INFORMATION SHOWN START

[config.mk]
export PLATFORM = sky130hd
export DESIGN_NAME = xor_stream_decoder
export DESIGN_NICKNAME = d
export VERILOG_FILES = /design/src/rtl/xor_stream_decoder.sv
export SDC_FILE = /design/constraint.sdc
export NUM_CORES = 1
export LEC_CHECK = 0
export BUFFER_PORTS_ARGS = -buffer_cell sky130_fd_sc_hd__buf_2
export CAP_MARGIN = 5
export CELL_PAD_IN_SITES_DETAIL_PLACEMENT = 1
export CELL_PAD_IN_SITES_GLOBAL_PLACEMENT = 1
export CORE_MARGIN = 4
export CORE_UTILIZATION = 39
export CTS_BUF_LIST = sky130_fd_sc_hd__clkbuf_4
export CTS_CLUSTER_DIAMETER = 100
export CTS_CLUSTER_SIZE = 8
export DETAILED_ROUTE_END_ITERATION = 7
export GPL_ROUTABILITY_DRIVEN = 0
export GPL_TIMING_DRIVEN = 1
export PLACE_DENSITY = 0.93
export SYNTH_ARGS = -nofsm -noshare
export SYNTH_HDL_FRONTEND = slang
export SYNTH_SLANG_ARGS = --single-unit
[constraint.sdc]
create_clock -name clk -period 1.79 [get_ports clk]
set_clock_uncertainty 0.2 [all_clocks]
set_input_delay 0.2685 -clock clk [delete_from_list [all_inputs] [get_ports clk]]
set_output_delay 0.2685 -clock clk [all_outputs]
set_load 0.02 [all_outputs]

INFORMATION SHOWN END

PROBLEM DESCRIPTION: As listed above, the lines from the line with "export CELL_PAD_IN_SITES_GLOBAL_PLACEMENT = 1" to the line with "export DETAILED_ROUTE_END_ITERATION = 7" are to be echoed exactly, with both ends included and nothing added.

SOLUTION FOR THIS TASK:
export CELL_PAD_IN_SITES_GLOBAL_PLACEMENT = 1
export CORE_MARGIN = 4
export CORE_UTILIZATION = 39
export CTS_BUF_LIST = sky130_fd_sc_hd__clkbuf_4
export CTS_CLUSTER_DIAMETER = 100
export CTS_CLUSTER_SIZE = 8
export DETAILED_ROUTE_END_ITERATION = 7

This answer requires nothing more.